# YOUR TASK
Where does the word "clock" appear in the data? Copy every line that holds it.

Collected data:
+++
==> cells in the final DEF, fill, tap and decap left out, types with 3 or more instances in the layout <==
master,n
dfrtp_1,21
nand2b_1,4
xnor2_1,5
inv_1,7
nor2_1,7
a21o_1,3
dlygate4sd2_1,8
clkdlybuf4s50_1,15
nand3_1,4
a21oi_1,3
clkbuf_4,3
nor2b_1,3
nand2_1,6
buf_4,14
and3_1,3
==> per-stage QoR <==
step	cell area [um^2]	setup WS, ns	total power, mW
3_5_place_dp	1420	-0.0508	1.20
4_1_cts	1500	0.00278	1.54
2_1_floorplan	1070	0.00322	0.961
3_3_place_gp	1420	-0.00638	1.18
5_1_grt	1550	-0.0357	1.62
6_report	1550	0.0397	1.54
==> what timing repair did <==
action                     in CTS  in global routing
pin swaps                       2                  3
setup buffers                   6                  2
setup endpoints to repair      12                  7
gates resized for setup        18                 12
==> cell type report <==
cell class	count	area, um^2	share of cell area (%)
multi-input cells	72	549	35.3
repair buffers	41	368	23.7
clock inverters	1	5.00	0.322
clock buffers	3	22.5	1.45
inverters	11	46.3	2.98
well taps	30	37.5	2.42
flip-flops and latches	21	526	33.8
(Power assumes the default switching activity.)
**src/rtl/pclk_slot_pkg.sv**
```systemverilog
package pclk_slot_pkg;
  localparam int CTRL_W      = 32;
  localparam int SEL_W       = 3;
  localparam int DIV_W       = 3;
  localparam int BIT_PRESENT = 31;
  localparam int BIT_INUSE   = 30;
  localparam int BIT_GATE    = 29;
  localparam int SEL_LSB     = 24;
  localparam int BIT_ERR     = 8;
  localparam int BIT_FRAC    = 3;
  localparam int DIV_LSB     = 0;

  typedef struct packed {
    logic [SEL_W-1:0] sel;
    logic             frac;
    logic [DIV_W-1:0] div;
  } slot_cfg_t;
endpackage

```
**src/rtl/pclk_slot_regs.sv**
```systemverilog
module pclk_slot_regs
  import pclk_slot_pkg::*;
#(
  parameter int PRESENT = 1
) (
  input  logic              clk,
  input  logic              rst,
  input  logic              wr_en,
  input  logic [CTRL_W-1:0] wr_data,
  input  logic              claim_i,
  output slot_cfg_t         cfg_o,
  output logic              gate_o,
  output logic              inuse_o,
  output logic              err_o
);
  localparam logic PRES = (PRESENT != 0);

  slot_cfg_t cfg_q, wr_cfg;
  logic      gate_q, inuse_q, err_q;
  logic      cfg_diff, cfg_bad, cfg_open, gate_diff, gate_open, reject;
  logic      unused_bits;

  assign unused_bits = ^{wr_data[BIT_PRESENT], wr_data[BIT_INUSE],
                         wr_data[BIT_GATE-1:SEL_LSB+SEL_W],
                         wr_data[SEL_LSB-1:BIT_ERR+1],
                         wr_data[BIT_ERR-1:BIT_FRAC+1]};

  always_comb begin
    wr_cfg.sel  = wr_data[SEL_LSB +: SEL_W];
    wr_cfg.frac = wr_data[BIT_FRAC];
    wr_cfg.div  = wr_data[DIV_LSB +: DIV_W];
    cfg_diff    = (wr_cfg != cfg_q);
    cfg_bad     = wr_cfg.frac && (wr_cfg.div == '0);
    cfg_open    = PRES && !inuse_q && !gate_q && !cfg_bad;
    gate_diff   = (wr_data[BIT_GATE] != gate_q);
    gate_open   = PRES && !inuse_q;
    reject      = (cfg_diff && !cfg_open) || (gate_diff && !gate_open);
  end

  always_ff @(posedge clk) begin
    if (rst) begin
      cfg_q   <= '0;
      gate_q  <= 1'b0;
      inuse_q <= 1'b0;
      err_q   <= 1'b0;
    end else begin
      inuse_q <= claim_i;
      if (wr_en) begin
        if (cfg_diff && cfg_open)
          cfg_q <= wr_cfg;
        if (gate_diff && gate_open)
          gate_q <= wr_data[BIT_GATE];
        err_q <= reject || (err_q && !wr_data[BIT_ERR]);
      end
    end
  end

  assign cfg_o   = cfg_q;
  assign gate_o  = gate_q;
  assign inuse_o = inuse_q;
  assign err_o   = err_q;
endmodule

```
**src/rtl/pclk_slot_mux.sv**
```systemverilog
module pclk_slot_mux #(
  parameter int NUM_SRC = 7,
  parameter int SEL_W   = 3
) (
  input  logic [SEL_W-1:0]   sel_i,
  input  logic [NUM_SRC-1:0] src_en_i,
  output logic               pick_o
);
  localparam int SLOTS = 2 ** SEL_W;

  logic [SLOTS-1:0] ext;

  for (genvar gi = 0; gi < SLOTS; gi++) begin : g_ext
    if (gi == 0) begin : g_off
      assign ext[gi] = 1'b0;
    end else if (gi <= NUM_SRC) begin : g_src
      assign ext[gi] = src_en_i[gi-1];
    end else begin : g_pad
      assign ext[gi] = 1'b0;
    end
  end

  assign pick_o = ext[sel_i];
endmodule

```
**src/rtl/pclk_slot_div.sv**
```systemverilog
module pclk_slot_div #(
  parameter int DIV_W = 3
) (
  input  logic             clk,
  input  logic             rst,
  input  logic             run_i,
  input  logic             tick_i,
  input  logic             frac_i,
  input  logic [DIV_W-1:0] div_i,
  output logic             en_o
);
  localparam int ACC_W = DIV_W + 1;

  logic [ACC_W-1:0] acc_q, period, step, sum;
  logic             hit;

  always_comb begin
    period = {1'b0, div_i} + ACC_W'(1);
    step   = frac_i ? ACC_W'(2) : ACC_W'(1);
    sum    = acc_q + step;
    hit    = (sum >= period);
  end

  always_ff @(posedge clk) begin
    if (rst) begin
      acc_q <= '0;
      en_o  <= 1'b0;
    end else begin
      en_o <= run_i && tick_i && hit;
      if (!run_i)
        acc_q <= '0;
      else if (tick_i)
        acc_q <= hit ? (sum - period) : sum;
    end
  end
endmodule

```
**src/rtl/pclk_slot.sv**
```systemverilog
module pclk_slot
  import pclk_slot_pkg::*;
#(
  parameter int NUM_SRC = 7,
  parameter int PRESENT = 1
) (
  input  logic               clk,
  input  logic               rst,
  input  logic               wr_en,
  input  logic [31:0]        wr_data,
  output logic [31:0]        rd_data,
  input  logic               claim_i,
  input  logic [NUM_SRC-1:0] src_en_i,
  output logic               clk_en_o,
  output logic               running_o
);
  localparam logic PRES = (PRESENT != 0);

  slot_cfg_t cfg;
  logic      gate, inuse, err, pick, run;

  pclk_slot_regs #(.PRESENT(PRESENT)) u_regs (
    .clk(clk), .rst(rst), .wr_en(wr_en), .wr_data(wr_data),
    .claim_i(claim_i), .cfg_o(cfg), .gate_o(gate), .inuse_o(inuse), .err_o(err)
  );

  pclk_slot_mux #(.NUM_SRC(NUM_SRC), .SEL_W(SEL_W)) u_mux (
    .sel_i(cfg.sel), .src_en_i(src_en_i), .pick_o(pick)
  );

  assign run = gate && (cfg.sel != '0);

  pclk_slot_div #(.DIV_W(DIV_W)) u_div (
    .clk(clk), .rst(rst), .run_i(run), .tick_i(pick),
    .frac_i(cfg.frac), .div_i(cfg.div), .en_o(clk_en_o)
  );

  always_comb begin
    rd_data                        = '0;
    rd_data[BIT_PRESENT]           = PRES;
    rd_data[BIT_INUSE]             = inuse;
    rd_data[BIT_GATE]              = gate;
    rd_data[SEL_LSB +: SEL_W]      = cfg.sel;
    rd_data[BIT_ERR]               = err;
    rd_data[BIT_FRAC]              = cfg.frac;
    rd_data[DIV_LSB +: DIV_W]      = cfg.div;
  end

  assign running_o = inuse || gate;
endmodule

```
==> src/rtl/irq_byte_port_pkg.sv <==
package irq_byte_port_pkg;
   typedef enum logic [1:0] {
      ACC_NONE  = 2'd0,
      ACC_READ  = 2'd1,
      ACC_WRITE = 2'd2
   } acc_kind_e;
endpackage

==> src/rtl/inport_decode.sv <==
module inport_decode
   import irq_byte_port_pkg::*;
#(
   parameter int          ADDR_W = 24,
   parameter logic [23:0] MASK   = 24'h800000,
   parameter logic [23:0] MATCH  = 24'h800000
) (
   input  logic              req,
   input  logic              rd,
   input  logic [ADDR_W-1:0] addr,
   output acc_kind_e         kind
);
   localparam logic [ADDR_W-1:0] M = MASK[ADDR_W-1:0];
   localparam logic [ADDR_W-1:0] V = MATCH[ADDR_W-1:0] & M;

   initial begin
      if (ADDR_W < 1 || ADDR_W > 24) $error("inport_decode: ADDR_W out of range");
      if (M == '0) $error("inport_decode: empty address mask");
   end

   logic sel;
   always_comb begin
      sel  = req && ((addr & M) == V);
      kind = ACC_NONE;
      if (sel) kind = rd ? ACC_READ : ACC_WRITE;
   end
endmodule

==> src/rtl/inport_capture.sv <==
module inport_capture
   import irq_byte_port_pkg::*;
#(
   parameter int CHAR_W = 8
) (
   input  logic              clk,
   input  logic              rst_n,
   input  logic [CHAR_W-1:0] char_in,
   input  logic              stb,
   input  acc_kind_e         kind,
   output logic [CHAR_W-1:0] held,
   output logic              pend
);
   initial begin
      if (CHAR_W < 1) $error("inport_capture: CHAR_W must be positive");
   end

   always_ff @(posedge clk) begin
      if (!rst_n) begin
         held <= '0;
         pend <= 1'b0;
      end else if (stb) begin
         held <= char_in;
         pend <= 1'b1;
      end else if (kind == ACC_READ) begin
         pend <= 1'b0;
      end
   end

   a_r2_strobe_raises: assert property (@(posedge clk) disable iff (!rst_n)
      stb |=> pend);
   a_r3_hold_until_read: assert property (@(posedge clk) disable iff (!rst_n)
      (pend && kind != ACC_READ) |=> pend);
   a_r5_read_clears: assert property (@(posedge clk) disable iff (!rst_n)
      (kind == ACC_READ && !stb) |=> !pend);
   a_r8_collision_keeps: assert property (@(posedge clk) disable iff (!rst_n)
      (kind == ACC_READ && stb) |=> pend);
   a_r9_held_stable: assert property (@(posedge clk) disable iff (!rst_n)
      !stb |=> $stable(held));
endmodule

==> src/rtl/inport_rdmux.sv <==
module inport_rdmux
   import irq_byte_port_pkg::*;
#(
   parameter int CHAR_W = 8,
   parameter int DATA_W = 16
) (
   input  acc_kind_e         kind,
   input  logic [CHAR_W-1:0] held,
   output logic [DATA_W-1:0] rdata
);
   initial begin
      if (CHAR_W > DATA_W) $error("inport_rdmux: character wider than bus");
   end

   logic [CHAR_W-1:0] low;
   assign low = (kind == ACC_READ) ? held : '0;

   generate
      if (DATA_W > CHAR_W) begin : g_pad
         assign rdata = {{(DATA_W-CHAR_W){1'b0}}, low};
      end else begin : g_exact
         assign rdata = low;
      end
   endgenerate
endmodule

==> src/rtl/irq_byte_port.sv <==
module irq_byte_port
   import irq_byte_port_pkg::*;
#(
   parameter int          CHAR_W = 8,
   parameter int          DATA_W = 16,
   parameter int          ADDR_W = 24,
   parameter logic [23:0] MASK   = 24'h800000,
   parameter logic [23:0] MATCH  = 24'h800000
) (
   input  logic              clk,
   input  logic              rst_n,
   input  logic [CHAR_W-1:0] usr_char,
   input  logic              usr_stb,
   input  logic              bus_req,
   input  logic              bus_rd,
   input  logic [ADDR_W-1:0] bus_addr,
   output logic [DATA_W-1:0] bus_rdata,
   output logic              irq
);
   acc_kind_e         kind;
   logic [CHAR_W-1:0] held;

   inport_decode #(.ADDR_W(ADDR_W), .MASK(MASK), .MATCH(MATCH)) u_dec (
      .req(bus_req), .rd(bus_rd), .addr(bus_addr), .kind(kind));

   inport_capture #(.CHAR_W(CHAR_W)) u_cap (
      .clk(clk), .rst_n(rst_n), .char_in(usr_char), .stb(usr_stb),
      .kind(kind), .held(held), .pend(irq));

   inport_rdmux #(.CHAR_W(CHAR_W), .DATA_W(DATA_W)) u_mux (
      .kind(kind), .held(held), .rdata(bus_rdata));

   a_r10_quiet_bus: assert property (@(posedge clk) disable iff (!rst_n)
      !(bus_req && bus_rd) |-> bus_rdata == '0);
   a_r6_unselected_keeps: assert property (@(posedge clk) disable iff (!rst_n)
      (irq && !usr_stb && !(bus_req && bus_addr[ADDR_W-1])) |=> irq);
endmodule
+++
# TASK SOLUTION
clock inverters	1	5.00	0.322
clock buffers	3	22.5	1.45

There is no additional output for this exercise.